By the end of the 17th century in France, aristocrats had given up playing music themselves, but with long evenings to fill they creating a market for a class of great composers and players of solo music for the harpsichord, the lute and a new toy – the guitar. Throughout this period musicians rose to become the best-paid performers of their time—rock stars of the era.
Early Music Studio brings this period to life with a concert at the Rotary Centre for the Arts, taking us back to the drawing rooms and music composed for the lute, theorbo, early guitar and harpsichord.
Professional musicians Clive Titmuss and Susan Adams are virtuoso of the style, performing music created for wealthy patrons and their discriminating ears. The music languished in obscurity for centuries until it was recently rediscovered. In a press release, Titmuss said: “very few people were privileged to hear these extraordinary works when they were written, but anyone may enjoy them now.”
The harpsichord was the most important keyboard instrument—with its sophisticated technology, elegance and commanding tones. It inspired an entire generation of composers to write works of art intended to highlight its power.
The French lute also reached its peak, just as the guitar began to gain favour. The trends crossed over: Guitar tricks showed up in lute music and the elevated mood of the lute was heard in the best guitar music. Flashy music for the harpsichord copied both instruments and contributed new tricks of its own.
Titmuss and Adams will perform works composed by Couperin, Le Roux, d’Angelbert, de Visée and Dufaut.
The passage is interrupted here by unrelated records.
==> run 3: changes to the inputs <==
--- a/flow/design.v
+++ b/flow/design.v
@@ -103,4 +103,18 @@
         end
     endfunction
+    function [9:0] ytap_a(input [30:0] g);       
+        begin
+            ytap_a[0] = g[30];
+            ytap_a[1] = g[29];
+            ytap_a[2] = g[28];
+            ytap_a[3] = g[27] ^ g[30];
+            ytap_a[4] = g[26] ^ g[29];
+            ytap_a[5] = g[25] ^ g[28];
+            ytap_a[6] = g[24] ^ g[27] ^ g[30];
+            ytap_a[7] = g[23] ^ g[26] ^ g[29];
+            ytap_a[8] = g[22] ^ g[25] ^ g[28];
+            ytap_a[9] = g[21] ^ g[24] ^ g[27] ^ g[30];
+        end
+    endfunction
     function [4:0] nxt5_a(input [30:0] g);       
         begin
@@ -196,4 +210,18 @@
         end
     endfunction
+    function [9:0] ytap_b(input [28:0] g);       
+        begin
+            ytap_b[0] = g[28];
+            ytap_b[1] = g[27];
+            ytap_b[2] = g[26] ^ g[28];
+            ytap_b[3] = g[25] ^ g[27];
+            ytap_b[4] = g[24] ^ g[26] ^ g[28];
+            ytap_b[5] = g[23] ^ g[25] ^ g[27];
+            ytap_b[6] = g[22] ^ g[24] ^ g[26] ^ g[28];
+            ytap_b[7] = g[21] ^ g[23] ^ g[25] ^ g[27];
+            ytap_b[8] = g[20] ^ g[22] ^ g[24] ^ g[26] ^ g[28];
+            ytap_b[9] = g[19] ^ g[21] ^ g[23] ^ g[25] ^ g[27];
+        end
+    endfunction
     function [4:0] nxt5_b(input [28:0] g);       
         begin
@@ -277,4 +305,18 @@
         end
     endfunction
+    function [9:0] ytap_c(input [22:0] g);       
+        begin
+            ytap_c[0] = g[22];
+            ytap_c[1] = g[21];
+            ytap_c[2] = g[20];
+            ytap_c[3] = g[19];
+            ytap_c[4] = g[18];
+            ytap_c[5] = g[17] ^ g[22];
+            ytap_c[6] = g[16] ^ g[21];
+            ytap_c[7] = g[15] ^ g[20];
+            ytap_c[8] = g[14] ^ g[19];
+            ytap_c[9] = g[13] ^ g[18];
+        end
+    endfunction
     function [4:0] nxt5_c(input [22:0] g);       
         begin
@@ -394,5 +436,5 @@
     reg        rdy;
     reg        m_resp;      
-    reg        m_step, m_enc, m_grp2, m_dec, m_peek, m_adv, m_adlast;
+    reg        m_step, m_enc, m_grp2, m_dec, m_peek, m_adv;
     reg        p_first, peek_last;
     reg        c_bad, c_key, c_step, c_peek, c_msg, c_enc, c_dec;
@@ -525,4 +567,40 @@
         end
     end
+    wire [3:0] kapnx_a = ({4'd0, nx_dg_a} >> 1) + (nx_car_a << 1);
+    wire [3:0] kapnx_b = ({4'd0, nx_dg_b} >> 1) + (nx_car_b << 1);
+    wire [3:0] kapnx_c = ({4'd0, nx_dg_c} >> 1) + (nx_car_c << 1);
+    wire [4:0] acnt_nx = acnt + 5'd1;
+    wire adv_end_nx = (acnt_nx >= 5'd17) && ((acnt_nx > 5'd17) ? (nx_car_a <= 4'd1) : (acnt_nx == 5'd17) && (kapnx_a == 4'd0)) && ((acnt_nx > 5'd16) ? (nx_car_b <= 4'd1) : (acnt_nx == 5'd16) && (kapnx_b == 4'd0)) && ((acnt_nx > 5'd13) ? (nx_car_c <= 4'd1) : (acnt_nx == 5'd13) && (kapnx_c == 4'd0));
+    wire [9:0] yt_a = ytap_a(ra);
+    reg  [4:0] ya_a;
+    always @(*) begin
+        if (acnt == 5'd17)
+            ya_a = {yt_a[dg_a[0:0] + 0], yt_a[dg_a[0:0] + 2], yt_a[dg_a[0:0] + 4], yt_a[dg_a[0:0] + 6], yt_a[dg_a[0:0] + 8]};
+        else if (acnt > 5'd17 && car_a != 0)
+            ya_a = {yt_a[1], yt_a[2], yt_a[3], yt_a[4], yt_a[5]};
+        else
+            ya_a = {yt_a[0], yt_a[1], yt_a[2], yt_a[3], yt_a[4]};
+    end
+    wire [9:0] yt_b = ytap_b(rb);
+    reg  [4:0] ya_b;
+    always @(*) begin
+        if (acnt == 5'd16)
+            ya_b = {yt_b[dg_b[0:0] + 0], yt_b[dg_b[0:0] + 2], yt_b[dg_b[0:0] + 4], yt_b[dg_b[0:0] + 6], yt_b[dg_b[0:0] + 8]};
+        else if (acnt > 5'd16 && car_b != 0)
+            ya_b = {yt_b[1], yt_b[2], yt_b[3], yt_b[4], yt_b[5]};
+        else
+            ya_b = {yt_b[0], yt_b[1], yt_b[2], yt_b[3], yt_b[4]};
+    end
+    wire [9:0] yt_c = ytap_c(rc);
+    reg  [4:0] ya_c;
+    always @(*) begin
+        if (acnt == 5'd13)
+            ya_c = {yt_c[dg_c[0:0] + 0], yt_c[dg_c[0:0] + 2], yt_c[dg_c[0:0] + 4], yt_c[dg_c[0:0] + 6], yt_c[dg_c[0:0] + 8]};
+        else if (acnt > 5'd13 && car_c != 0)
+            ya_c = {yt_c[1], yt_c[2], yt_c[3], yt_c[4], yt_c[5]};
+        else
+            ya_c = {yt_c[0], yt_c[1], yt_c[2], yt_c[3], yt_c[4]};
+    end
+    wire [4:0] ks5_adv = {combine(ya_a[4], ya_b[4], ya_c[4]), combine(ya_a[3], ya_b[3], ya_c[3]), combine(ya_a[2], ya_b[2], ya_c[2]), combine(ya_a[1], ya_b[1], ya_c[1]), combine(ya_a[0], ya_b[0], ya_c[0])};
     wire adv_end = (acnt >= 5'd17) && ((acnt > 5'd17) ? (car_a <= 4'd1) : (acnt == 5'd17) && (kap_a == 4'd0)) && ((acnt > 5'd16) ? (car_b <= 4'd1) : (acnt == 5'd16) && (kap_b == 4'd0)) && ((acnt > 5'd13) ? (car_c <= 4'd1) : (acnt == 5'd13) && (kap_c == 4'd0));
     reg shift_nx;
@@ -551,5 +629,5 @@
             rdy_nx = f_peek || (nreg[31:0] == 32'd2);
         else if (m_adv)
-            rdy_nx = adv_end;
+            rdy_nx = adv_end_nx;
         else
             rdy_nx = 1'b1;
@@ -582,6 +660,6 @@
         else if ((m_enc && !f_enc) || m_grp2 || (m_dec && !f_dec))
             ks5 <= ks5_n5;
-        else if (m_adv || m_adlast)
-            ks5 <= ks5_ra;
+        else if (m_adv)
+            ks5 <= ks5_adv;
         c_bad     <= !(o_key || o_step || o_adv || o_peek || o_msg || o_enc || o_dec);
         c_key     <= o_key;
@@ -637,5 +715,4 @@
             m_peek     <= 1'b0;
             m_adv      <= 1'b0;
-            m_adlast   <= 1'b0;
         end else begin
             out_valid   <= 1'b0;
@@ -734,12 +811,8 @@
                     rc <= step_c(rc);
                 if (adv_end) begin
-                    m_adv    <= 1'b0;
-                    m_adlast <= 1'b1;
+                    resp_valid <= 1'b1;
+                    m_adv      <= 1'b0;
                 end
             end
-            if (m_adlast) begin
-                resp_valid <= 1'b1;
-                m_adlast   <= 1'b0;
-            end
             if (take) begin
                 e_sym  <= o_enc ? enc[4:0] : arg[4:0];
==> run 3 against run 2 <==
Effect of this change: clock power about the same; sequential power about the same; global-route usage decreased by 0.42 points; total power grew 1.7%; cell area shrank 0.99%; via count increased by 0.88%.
Audiences will hear just how this brilliant cross-pollination worked, when lute, theorbo, early guitar and harpsichord share the stage on April 19, 7:30 p.m., in the Mary Irwin Theatre inside the RCA.
Early Music Studio is a not-for-profit society, which has called Kelowna home for 13 years, advancing the knowledge of 17th and 18th century music in the Okanagan. The musicians play live, make recordings, act as a cultural bank and promote awareness of live music on period instruments, having won national and international attention as performers, teachers and scholars.